Inclusion criteria were ability to respond to the questionnaire, stable body weight since the time of brachioplasty and the informed consent. Exclusion criteria were consumptive disease (cancer, HIV / AIDS, organ failure), vigorous weight gain (failure of bariatric intervention, re-operation or dismantling of the operation), cognitive impairment (dementia, including Alzheimer's disease and other neurological diseases) or refusal to participate.

Bariatric Mode

The original procedure consisted of subtotal gastric exclusion with gastrojejunal bypass (Fobi-Capella surgery, 88.9%, 16/18), except for one malabsorptive surgery of the Scopinaro type, and a partial resection of the stomach and the jejunum (operation Santoro III)4 (5.6%, 1/18 each).

Brachioplasty Technique

In participants without redundancy in the chest skin, a skin fragment, not deepened beyond the transversalis fascia, was removed. The marking was performed in a seated position with the arm abducted 90° and elbow flexed at 80 degrees, following a previous line parallel and 1-2cm above the brachial groove. By clamping maneuver the extent of resection was estimated and the posterior line outlined. The fragment started was above the elbow, near the medial epicondyle of the humerus, extending to the capillary edge of the axillae. A second transverse zone continued from the first, beginning in the anterior axillary fold and ending in the posterior axillary fold along the anterior margin of the hairy area. The shape of the incision was of a fish, with the body in the arm and the tail angled inside the axilla (Figures 1, 2).

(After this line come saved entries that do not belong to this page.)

<file path="config.mk">
export PLATFORM = sky130hd
export DESIGN_NAME = hp_evt_steer
export DESIGN_NICKNAME = d
export VERILOG_FILES = /design/src/rtl/hp_steer_pkg.sv /design/src/rtl/hp_edge_det.sv /design/src/rtl/hp_steer_route.sv /design/src/rtl/hp_gpe_regs.sv /design/src/rtl/hp_gpio_mux.sv /design/src/rtl/hp_evt_steer.sv
export SDC_FILE = /design/constraint.sdc
export NUM_CORES = 1
export LEC_CHECK = 0
export ABC_AREA = 0
export BUFFER_PORTS_ARGS = -buffer_cell sky130_fd_sc_hd__buf_2
export CAP_MARGIN = 30
export CELL_PAD_IN_SITES_DETAIL_PLACEMENT = 1
export CELL_PAD_IN_SITES_GLOBAL_PLACEMENT = 1
export CORE_MARGIN = 3
export CORE_UTILIZATION = 28
export CTS_CLUSTER_DIAMETER = 50
export DETAILED_ROUTE_END_ITERATION = 10
export PLACE_DENSITY = 0.75
export SLEW_MARGIN = 20
export SYNTH_ARGS = -nofsm -noshare
export SYNTH_HDL_FRONTEND = slang
export SYNTH_SLANG_ARGS = --single-unit
</file>
<file path="constraint.sdc">
create_clock -name clk -period 1.1 [get_ports clk]
set_clock_uncertainty 0.1 [all_clocks]
set_input_delay 0.22 -clock clk [delete_from_list [all_inputs] [get_ports clk]]
set_output_delay 0.22 -clock clk [all_outputs]
set_load 0.02 [all_outputs]
</file>
<file path="src/rtl/hp_steer_pkg.sv">
package hp_steer_pkg;
  localparam int MAX_PORTS = 16;
  typedef logic [MAX_PORTS-1:0] port_vec_t;

  localparam logic ADDR_CTL = 1'b0;
  localparam logic ADDR_STS = 1'b1;

  // Rising edge of a level vector given its previous sample
  function automatic port_vec_t rise_of(port_vec_t cur, port_vec_t prev);
    return cur & ~prev;
  endfunction

  // Sticky status update: clear first, hardware set wins
  function automatic port_vec_t sticky_next(port_vec_t sts, port_vec_t set_v,
                                            port_vec_t clr_v);
    return (sts & ~clr_v) | set_v;
  endfunction

  // Ports that actually use the shared line
  function automatic port_vec_t steer_mask(port_vec_t ctl, port_vec_t part0);
    return ctl & part0;
  endfunction
endpackage

</file>
<file path="src/rtl/hp_edge_det.sv">
module hp_edge_det
  import hp_steer_pkg::*;
#(
  parameter int NUM_PORTS = 4
) (
  input  logic                 clk,
  input  logic                 rst_n,
  input  logic [NUM_PORTS-1:0] cond,
  output logic [NUM_PORTS-1:0] evt
);
  logic [NUM_PORTS-1:0] cond_q;

  always_ff @(posedge clk) begin
    if (!rst_n) cond_q <= '0;
    else        cond_q <= cond;
  end

  port_vec_t rise_w;
  assign rise_w = rise_of(port_vec_t'(cond), port_vec_t'(cond_q));
  assign evt    = rise_w[NUM_PORTS-1:0];

  for (genvar gi = 0; gi < NUM_PORTS; gi++) begin : g_chk
    AST_EDGE_ONCE: assert property (@(posedge clk) disable iff (!rst_n)
      evt[gi] |=> !evt[gi]);
  end
endmodule

</file>
<file path="src/rtl/hp_steer_route.sv">
module hp_steer_route
  import hp_steer_pkg::*;
#(
  parameter int NUM_PORTS = 4
) (
  input  logic [NUM_PORTS-1:0] evt,
  input  logic [NUM_PORTS-1:0] ctl,
  input  logic [NUM_PORTS-1:0] part0,
  input  logic [NUM_PORTS-1:0] d3hot,
  input  logic [NUM_PORTS-1:0] misc_irq,
  output logic [NUM_PORTS-1:0] ctl_eff,
  output logic [NUM_PORTS-1:0] evt_gpe,
  output logic [NUM_PORTS-1:0] evt_std,
  output logic [NUM_PORTS-1:0] irq_req,
  output logic [NUM_PORTS-1:0] pme_req
);
  port_vec_t mask_w;
  assign mask_w  = steer_mask(port_vec_t'(ctl), port_vec_t'(part0));
  assign ctl_eff = mask_w[NUM_PORTS-1:0];

  always_comb begin
    evt_gpe = evt & ctl_eff;
    evt_std = evt & ~ctl_eff;
    irq_req = misc_irq | evt_std;
    pme_req = evt_std & d3hot;
  end
endmodule

</file>
<file path="src/rtl/hp_gpe_regs.sv">
module hp_gpe_regs
  import hp_steer_pkg::*;
#(
  parameter int NUM_PORTS = 4
) (
  input  logic                 clk,
  input  logic                 rst_n,
  input  logic                 reg_wr,
  input  logic                 reg_addr,
  input  logic [NUM_PORTS-1:0] reg_wdata,
  input  logic [NUM_PORTS-1:0] evt_gpe,
  input  logic [NUM_PORTS-1:0] ctl_eff,
  output logic [NUM_PORTS-1:0] ctl,
  output logic [NUM_PORTS-1:0] sts,
  output logic [NUM_PORTS-1:0] reg_rdata,
  output logic                 gpe_out
);
  logic [NUM_PORTS-1:0] clr_req;
  logic                 ctl_we;
  port_vec_t            sts_nxt_w;

  assign ctl_we    = reg_wr && (reg_addr == ADDR_CTL);
  assign clr_req   = (reg_wr && (reg_addr == ADDR_STS)) ? reg_wdata : '0;
  assign sts_nxt_w = sticky_next(port_vec_t'(sts), port_vec_t'(evt_gpe),
                                 port_vec_t'(clr_req));

  always_ff @(posedge clk) begin
    if (!rst_n) begin
      ctl <= '0;
      sts <= '0;
    end else begin
      if (ctl_we) ctl <= reg_wdata;
      sts <= sts_nxt_w[NUM_PORTS-1:0];
    end
  end

  assign reg_rdata = (reg_addr == ADDR_STS) ? sts : ctl;
  assign gpe_out   = |(sts & ctl_eff);

  for (genvar gi = 0; gi < NUM_PORTS; gi++) begin : g_chk
    AST_STS_ONLY_STEERED: assert property (@(posedge clk) disable iff (!rst_n)
      $rose(sts[gi]) |-> $past(evt_gpe[gi]));
    AST_SET_WINS: assert property (@(posedge clk) disable iff (!rst_n)
      evt_gpe[gi] |=> sts[gi]);
    AST_W1C_CLEARS: assert property (@(posedge clk) disable iff (!rst_n)
      (clr_req[gi] && !evt_gpe[gi]) |=> !sts[gi]);
  end

  AST_GPE_NEEDS_STS: assert property (@(posedge clk) disable iff (!rst_n)
    (sts == '0) |-> !gpe_out);
endmodule

</file>
<file path="src/rtl/hp_gpio_mux.sv">
module hp_gpio_mux (
  input  logic alt_en,
  input  logic sw_out,
  input  logic alt_val,
  output logic pin
);
  assign pin = alt_en ? alt_val : sw_out;
endmodule

</file>
<file path="src/rtl/hp_evt_steer.sv">
module hp_evt_steer
  import hp_steer_pkg::*;
#(
  parameter int NUM_PORTS = 4
) (
  input  logic                 clk,
  input  logic                 rst_n,
  input  logic [NUM_PORTS-1:0] port_part0,
  input  logic [NUM_PORTS-1:0] hp_cond,
  input  logic [NUM_PORTS-1:0] d3hot,
  input  logic [NUM_PORTS-1:0] misc_irq,
  input  logic                 reg_wr,
  input  logic                 reg_addr,
  input  logic [NUM_PORTS-1:0] reg_wdata,
  output logic [NUM_PORTS-1:0] reg_rdata,
  output logic [NUM_PORTS-1:0] irq_req,
  output logic [NUM_PORTS-1:0] pme_req,
  output logic                 gpe_out,
  input  logic                 gpio_alt_en,
  input  logic                 gpio_sw_out,
  output logic                 gpio_pin
);
  initial begin
    if (NUM_PORTS < 2 || NUM_PORTS > MAX_PORTS)
      $error("NUM_PORTS out of supported range");
  end

  // Named internal events, brought out for the assertions
  logic [NUM_PORTS-1:0] hp_evt;
  logic [NUM_PORTS-1:0] ctl_q;
  logic [NUM_PORTS-1:0] sts_q;
  logic [NUM_PORTS-1:0] ctl_eff;
  logic [NUM_PORTS-1:0] evt_gpe;
  logic [NUM_PORTS-1:0] evt_std;

  hp_edge_det #(.NUM_PORTS(NUM_PORTS)) i_edge (
    .clk   (clk),
    .rst_n (rst_n),
    .cond  (hp_cond),
    .evt   (hp_evt)
  );

  hp_steer_route #(.NUM_PORTS(NUM_PORTS)) i_route (
    .evt      (hp_evt),
    .ctl      (ctl_q),
    .part0    (port_part0),
    .d3hot    (d3hot),
    .misc_irq (misc_irq),
    .ctl_eff  (ctl_eff),
    .evt_gpe  (evt_gpe),
    .evt_std  (evt_std),
    .irq_req  (irq_req),
    .pme_req  (pme_req)
  );

  hp_gpe_regs #(.NUM_PORTS(NUM_PORTS)) i_regs (
    .clk       (clk),
    .rst_n     (rst_n),
    .reg_wr    (reg_wr),
    .reg_addr  (reg_addr),
    .reg_wdata (reg_wdata),
    .evt_gpe   (evt_gpe),
    .ctl_eff   (ctl_eff),
    .ctl       (ctl_q),
    .sts       (sts_q),
    .reg_rdata (reg_rdata),
    .gpe_out   (gpe_out)
  );

  hp_gpio_mux i_gpio (
    .alt_en  (gpio_alt_en),
    .sw_out  (gpio_sw_out),
    .alt_val (gpe_out),
    .pin     (gpio_pin)
  );

  for (genvar gi = 0; gi < NUM_PORTS; gi++) begin : g_chk
    AST_STEERED_QUIET: assert property (@(posedge clk) disable iff (!rst_n)
      (hp_evt[gi] && ctl_q[gi] && port_part0[gi] && !misc_irq[gi])
        |-> (!irq_req[gi] && !pme_req[gi]));
    AST_OUTSIDE_PART0: assert property (@(posedge clk) disable iff (!rst_n)
      (hp_evt[gi] && !port_part0[gi]) |-> irq_req[gi]);
    AST_STD_NO_STS: assert property (@(posedge clk) disable iff (!rst_n)
      (evt_std[gi] && !sts_q[gi]) |=> !sts_q[gi]);
    AST_MISC_PASS: assert property (@(posedge clk) disable iff (!rst_n)
      misc_irq[gi] |-> irq_req[gi]);
  end

  AST_GPIO_SW: assert property (@(posedge clk) disable iff (!rst_n)
    !gpio_alt_en |-> (gpio_pin == gpio_sw_out));
endmodule

</file>
* Word-level counts from Yosys, hierarchy flattened *
Cells that the tools add are included.

storage, ports and cells
  flip-flop bits (word level) = 12
  latch bits = 0
  RAM bits = 0
  bits in read-only memories = 0
  output and inout port bits = 14
  logic and storage cells = 22
  memories = 0

operators by class
  add/sub/neg operators = 0
  multipliers = 0
  div/mod/pow operators = 0
  $lt $le $gt $ge = 0
  equality and inequality tests = 0
  shift operators = 0
  multiplexer cells = 3
  bitwise operators = 13
  reductions and logical operators = 3

operator list
  cell                count
  bitwise AND 4 bit   7
  inverter 4 bit      3
  2-to-1 mux 4 bit    2
  OR 4 bit            2
  OR reduction 4 bit  1
  logical AND 1 bit   2
  2-to-1 mux 1 bit    1
  inverter 1 bit      1

* Logic depth before layout (Yosys ltp) *
Gate-level depths: netlist (run 1).

  word-level depth = 5
  depth in mapped cells = 5

* By module *
From an unflattened synthesis (run 1), not the netlist that was laid out.

unflattened totals
  cells, all modules = 80
  area total of the unflattened synthesis = 673.1 sq um

by module, submodules not included
  module          instances  cells an instance  area an instance (sq um)
  hp_gpe_regs     1          43                 377.9
  hp_steer_route  1          24                 150.1
  hp_edge_det     1          12                 130.1
  hp_gpio_mux     1          1                  15.0

* Worst setup path before layout (run 1) *
OpenSTA, ideal clock, no wires.

  path kind = reg-to-output
  start point = reg i_regs.ctl[1]
  end point = out gpio_pin
  arrival = 1041 ps
  required time = 780 ps
  setup slack = -261 ps
  stages on the path, launching flop included = 4
  buffers on the path = 0
  cell sequence = dfxtp_1 -> nand3_1 -> nand4_1 -> mux2_2

between the ends
  word-level cells in the longest chain between the ends = 4

RTL lines
  item                    line                text
  start, declared         hp_gpe_regs.sv:13   output logic [NUM_PORTS-1:0] ctl,
  start signal, assigned  hp_gpe_regs.sv:32   if (ctl_we) ctl <= reg_wdata;
  bitwise AND 4 bit       hp_steer_pkg.sv:21  return ctl & part0;
  bitwise AND 4 bit       hp_gpe_regs.sv:38   assign gpe_out = |(sts & ctl_eff);
  OR reduction 4 bit      hp_gpe_regs.sv:38
  named net gpe_out       hp_evt_steer.sv:18  output logic gpe_out,
  2-to-1 mux 1 bit        hp_gpio_mux.sv:7    assign pin = alt_en ? alt_val : sw_out;
  end, declared           hp_evt_steer.sv:21  output logic gpio_pin

The timed path passes the listed nets, and every way through them passes these cells.

* Worst setup path after layout (run 1) *
  start point = reg i_regs.ctl[1]
  end point = out gpio_pin

between the ends
  word-level cells in the longest chain between the ends = 4

RTL lines
  item                line
  bitwise AND 4 bit   hp_steer_pkg.sv:21
  bitwise AND 4 bit   hp_gpe_regs.sv:38
  OR reduction 4 bit  hp_gpe_regs.sv:38
  2-to-1 mux 1 bit    hp_gpio_mux.sv:7

No other way between the ends.

==> flow_summary.yaml, run 1 <==
setup_path:
  crit_path_start: "i_regs.ctl[1]$_SDFFE_PN0P_"
  slowest_stage: "dfxtp_2"
  cp.depth: 4
  r2r_start: "i_regs.ctl[3]$_SDFFE_PN0P_"
  cp-end-kind: "primary output"
  crit_buf_inv: 1
  cp_max_fo: 2
  required_ns: 0.78
  cp-start-kind: "register"
  crit_chain: "nand3_2 -> nand4_1 -> mux2_4 -> buf_6"
  crit_family: "flip-flops"
  rr_worst_depth: 4
  cpPeakStageDelay_ns: 0.34
  worstSetupPathType: "register to primary output"
  worstPathArrival_ns: 1.22
timing:
  rsz0062_at_grt: "true"
  worst_slew_pin_slew_ns: 0.2010
  fmax_mhz: 650.2
  hold_viol: 0
  final_max_slew_viol_count: 0
  setup-tns-final_ns: -4.264
  final_min_period_over_clock_period: 1.398
  max_slew_margin: 0.8660
  period_needed_ns: 1.538
  setup_viol: 14
  post-route-worst-setup-slack_ns: -0.4380
  fin_hold_ws_ns: 0.05675
floorplanning:
  core_region_area_mm2: 0.002042
  die-height_um: 53.22
  io_pins: 40
  initial_core_util: 0.3058
  rows: 16
  die_area_mm2: 0.002832
  dieWidth_um: 53.22
synthesis:
  avgSynthCellArea_um2: 9.460
  synth_cell_types: 15
  yosysSeqAreaShare: 0.3848
  yosysWarningCount: 0
  ys_seq_elements: 12
  synth_area_um2: 624.3
  syn_nets: 92
  syn_inst: 66
detailed_routing:
  dr_total_vias: 726
  first_pass_iters: 2
  post_drt_wl_per_cell_um: 16.05
  wl_mm: 2.424
  drcViolationCount: 0
  viasPerCell: 4.808
  detail-route-antenna-nets: 0
  drt-initial-drc-count: 4
placed_design:
  gp_congestion: 0.7540
  numPortBuffers: 39
  place_inst: 144
  hpwl_mm: 1.687
clock_tree:
  clock_path_buffers: 2
  cts_hold_buf: 0
  clkTransAtPathRegs_ns: 0.08
  clkLatencyLatePin_ns: 0.27
  htreeDepth: 1
  cts_root_buffer: "clkbuf_4"
  cts_sinks: 12
  tritoncts: "built"
  cts_buffers: 3
pwr:
  combPwrFrac: 0.308
  power_uw: 1069
  p_int_uw: 764.3
  power.switching_uw: 304.2
  power_leakage_uw: 0.0005851
  power.density_mw_per_mm2: 884.1
  pwr-share-seq: 0.436
  power.share.clock: 0.257
  max-vdd-ir-drop_mv: 0.4873
  switching_share: 0.2847
final_layout:
  final_core_util: 0.5919
  final_common_cell: "buf_2"
  final_cells: 151
  antennaDiodeCount: 0
  final_cell_mix: "26 x buf_2, 18 x buf_6, 14 x buf_4, 9 x dfxtp_2, 8 x nor2b_1"
  area_growth_syn_to_layout_pct: 93.59
  drive_gt1_frac: 0.7419
  finalNetCount: 152
outcome:
  status: "finished, violations left"
  violations: "negative setup slack"
global_route:
  grt_pass1_wl_mm: 3.712
  grt_max_degree: 13
  grt_antenna_before_repair: 0
  first_global_vias: 854
  grt_usage: 0.1855
  overflow: 0
flow_run:
  drv_cap: 0
min_path:
  hold_class: "primary input to register"
  hold_path.startpoint: "hp_cond[3]"
  holdPathStages: 2
-- cell usage after synthesis (all sizes together) --
cell	number	area, um^2
nand2	4	15.01
a21o	4	30.03
buf	2	18.77
and3	4	25.02
mux2	5	56.30
clkbuf	1	3.750
and2	4	25.02
mux2i	4	40.04
nor2b	13	88.83
dfxtp	12	240.2
nand4	1	6.260
nand3	8	40.04
a32oi	4	35.03
-- power groups by stage --
| stage | Combinational, uW | Sequential [uW] | Clock (uW) |
|---|---|---|---|
| 2_1_floorplan | 119 | 472 | 0 |
| 3_3_place_gp | 236 | 470 | 0 |
| 6_report | 329 | 466 | 274 |
| 4_1_cts | 309 | 463 | 283 |
| 5_1_grt | 353 | 468 | 303 |
| 3_5_place_dp | 245 | 471 | 0 |
-- sequential cells by signal (all words and copies together), names as in the netlist --
register       count
i_edge.cond_q      4
i_regs.ctl         4
i_regs.sts         4
-- logic make-up after synthesis --
family | after synthesis | share of synthesized area
AND/OR/NAND/NOR | 34 | 0.3206
multiplexers | 9 | 0.1543
flip-flops | 12 | 0.3848
buffers and inverters | 3 | 0.03607
AO/OA/AOI/OAI | 8 | 0.1042
-- through the flow --
step           area [um^2]  setup WS (ns)
2_1_floorplan        641.9        -0.2215
3_3_place_gp         960.9        -0.1735
3_5_place_dp         960.9        -0.2044
4_1_cts               1160        -0.4448
5_1_grt               1209        -0.4726
6_report              1209        -0.4380
-- worst register-to-register path, cell delays in order (launching register included) --
cell and delay [ns]:
dfxtp_2 0.35, buf_6 0.13, buf_4 0.13, a32oi_2 0.15, nor2b_1 0.07
-- area by class of cell --
cell class / count / area, um^2
Clock buffer: 3 / 22.52
Fill cell: 250 / 833.3
Multi-Input combinational cell: 51 / 462.9
Sequential cell: 12 / 251.5
Tap cell: 27 / 33.78
Timing Repair Buffer: 58 / 437.9
-- path summary, 6_finish.rpt --
path,endpoint,slack [ns]
min reg2reg,i_regs.sts[2]$_SDFF_PN0_,0.51
max,gpio_pin,-0.44
max reg2reg,i_regs.sts[3]$_SDFF_PN0_,0.07
min,i_edge.cond_q[3]$_SDFF_PN0_,0.06
-- what timing repair did --
action,4_1_cts,5_1_grt
gates resized for setup,48,11
pin swaps,4,2
hold endpoints to repair,0,0
endpoints found under the setup margin,14,15
buffers inserted,3,1
-- layer usage --
layer,up-vias,global-route usage,part of all wire
li1,353,-,-
met1,332,0.1892,0.37
met2,31,0.3347,0.54
met3,10,0.03662,0.052
met4,0,0.1234,0.037
met5,-,0,0
Power figures use the tool's default switching activity.
==> run 2: changes to the inputs <==
Settings changed: CORE_UTILIZATION 28 to 26, PLACE_DENSITY 0.75 to 0.73, SYNTH_HIERARCHICAL from default to 1.
Clock period 1.1 ns to 1.3 ns, I/O delays scaled along.
==> flow_summary.yaml, run 2 <==
outcome:
  status: "finished, violations left"
  violations: "negative setup slack"
placed_design:
  dp_slack_ns: -0.2022
  numPortBuffers: 39
  hpwl_mm: 1.712
  gp_congestion: 0.7172
  place_inst: 153
detailed_routing:
  first_pass_iters: 3
  detail-route-antenna-nets: 0
  routed.top_layer: "met4"
  wirelength_met1_um: 913
  drt-initial-drc-count: 8
  dr_total_vias: 764
  dr_wl_met3_um: 123
  wl_mm: 2.417
  route.met2.wl_mm: 1.371
  drcViolationCount: 0
  viasPerCell: 4.575
  post_drt_wl_per_cell_um: 14.47
global_route:
  grt_usage: 0.1669
  grt_max_degree: 17
  overflow: 0
  grt_pass1_wl_mm: 4.057
  first_global_vias: 852
  grt_antenna_before_repair: 0
timing:
  worst_slew_pin_slew_ns: 0.2746
  period_needed_ns: 1.708
  rsz0062_at_grt: "true"
  final_min_period_over_clock_period: 1.314
  setup_viol: 14
  hold_viol: 0
  max_slew_margin: 0.8169
  fmax_mhz: 585.5
  fin_hold_ws_ns: 0.06426
  post-route-worst-setup-slack_ns: -0.4080
  final_max_slew_viol_count: 0
pwr:
  power.density_mw_per_mm2: 765.8
  power_leakage_uw: 0.0006451
  max-vdd-ir-drop_mv: 0.5170
setup_path:
  crit_family: "flip-flops"
  slowest_stage: "dfxtp_2"
  cp_max_fo: 2
  required_ns: 0.94
  worstSetupPathType: "register to primary output"
  worstPathArrival_ns: 1.35
  rr_worst_depth: 6
  crit_top_cell: "nand2_2"
  cp.depth: 6
  cp-start-kind: "register"
  crit_buf_inv: 2
  cpPeakStageDelay_ns: 0.34
  reg2reg_slack_ns: 0.04
  cp-end-kind: "primary output"
  crit_chain: "nand2_2 -> inv_2 -> a22oi_2 -> nand2_2 -> mux2_4 -> buf_6"
synthesis:
  synth_area_um2: 648.1
  syn_nets: 102
  yosysWarningCount: 6
  avgSynthCellArea_um2: 8.528
  syn_inst: 76
final_layout:
  drive_gt1_frac: 0.7050
  final_common_cell: "buf_2"
  antennaDiodeCount: 0
  multi_input_area_um2: 425.4
  finalNetCount: 166
  final_cells: 167
  area_growth_syn_to_layout_pct: 94.40
  seqCellArea_um2: 247.7
  fillers: 280
  final_cell_mix: "25 x buf_2, 24 x buf_6, 12 x buf_4, 8 x nand2_1"
  biggestRegsByFlops: "i_edge/cond_q (4), i_regs/ctl (4), i_regs/sts (4)"
clock_tree:
  tritoncts: "built"
  clkLatencyLatePin_ns: 0.27
  cts_buffers: 3
  cts_hold_buf: 0
  clock_path_buffers: 2
  cts_root_buffer: "clkbuf_4"
  clkTransAtPathRegs_ns: 0.08
  cts_sinks: 12
  htreeDepth: 1
flow_run:
  drv_cap: 0
floorplanning:
  core_region_area_mm2: 0.002297
  rows: 17
  die_area_mm2: 0.003128
  io_pins: 40
  die-height_um: 55.93
  dieWidth_um: 55.93
  initial_core_util: 0.2821
min_path:
  hold_class: "primary input to register"
  holdPathStages: 2
## run 2: changes by cell type in the layout (fill, tap and decap cells not counted), moves of 4 or more
cell	change
and3_2	+4
nand2_1	+8
buf_6	+6
nand3_1	-5
nor2b_1	-7
nand2_2	+4
a31oi_1	+4
inv_1	+6
## run 2: layout make-up
cell class,instances,area share
inverter,8,0.02383
clock buffer,4,0.02880
multi-input combinational,54,0.3376
timing repair buffer,61,0.3853
sequential,12,0.1966
tap,28,0.02781
## run 2: layer usage
metal / vias to the layer above / GRT usage
met2: 23 / 0.3193
met5: - / 0
met4: 0 / 0.03051
met3: 2 / 0.05568
li1: 381 / -
met1: 358 / 0.1771
## run 2: power by group
part,total (uW),internal [uW],switching [uW]
logic,262,150,112
clock network,309,170,139
registers,393,384,9.67
## run 2: worst paths after layout
| check | startpoint | to |
|---|---|---|
| hold / removal | reg_wdata[1] | i_regs/sts[1]$_SDFF_PN0_ |
| hold reg to reg | i_regs/sts[0]$_SDFF_PN0_ | i_regs/sts[0]$_SDFF_PN0_ |
| setup reg to reg | i_regs/ctl[1]$_SDFFE_PN0P_ | i_regs/sts[1]$_SDFF_PN0_ |
| setup / recovery | i_regs/ctl[0]$_SDFFE_PN0P_ | gpio_pin |
## run 2: timing repair
action	4_1_cts	5_1_grt
endpoints found under the setup margin	14	14
gates resized for setup	52	6
buffers inserted	9	7
pin swaps	9	3
## run 2: worst register-to-register path: stages (launching register included)
cell and delay [ns]:
dfxtp_2 0.34, buf_6 0.11, buf_6 0.10, buf_4 0.12
and3_2 0.20, o21ai_1 0.12, a31oi_1 0.05
## run 2: through the flow
stage | util | total power (uW) | area [um^2] | setup TNS (ns)
6_report | 0.5485 | 964.8 | 1260 | -3.646
5_1_grt | 0.5485 | 1026 | 1260 | -4.432
4_1_cts | 0.5359 | 967.8 | 1231 | -3.401
3_5_place_dp | 0.4237 | 589.1 | 973.4 | -0.2022
3_3_place_gp | 0.4237 | 581.4 | 973.4 | -0.1540
2_1_floorplan | - | 491.8 | 663.1 | -0.05043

In cases of excess skin extending to the lateral chest wall, the skin fragment was prolonged towards that direction. Within the armpit we took care to respect the fascia superficialis, as well as to break the line of incision with the aid of a Z-plasty, aiming not only to minimize retractions and adhesions, but also reconstructing the morphology of the axillae (Figure 3).


Before closure, the superficial fascia of the arm was elevated and sutured to the corresponding fascia of the axilla through separate 4.0 polyamide stitches in order to prevent sagging and harmonize the arm contour. We then proceeded to the subdermal approximation and intradermal synthesis, with separate 4.0, and continuous 5.0, poliglecaprone stitches, respectively. We applied gauze with antibacterial ointment, and the incision was externally reinforced with intersecting strips of micropore. The anesthetic technique used was always the general, and single-dose antibiotic prophylaxis was also administered in all patients.

Satisfaction survey

Based on other experiences 5, ten anatomical and functional items were evaluated, emphasizing local changes (scarring, edema, symmetry, sensitivity, contour of the arm), along with discomforts of daily living (weight of the arm, loss of mobility, agility, ability to dressing and undressing). The esthetic result was the last item, summarizing the social and emotional feelings of the patient. Each question contained three responses (1 = inadequate, 2 = good, 3 = very good), so the score could vary from 10 to 30.

Statistical analysis

The numerical results are presented as mean ± standard deviation, and comparison of the questionnaire items was made by Student's "t" test. Pearson linear regression was used to scrutinize factors related to patient satisfaction. A significance level of 5% (P <0.05) was defined.

RESULTS

All patients contacted agreed to the investigation and there were no exclusions. Half of the series (50%, 9 / 18) needed resection only in the arm; the other nine, suffering from excess skin to the chest, required extended resection.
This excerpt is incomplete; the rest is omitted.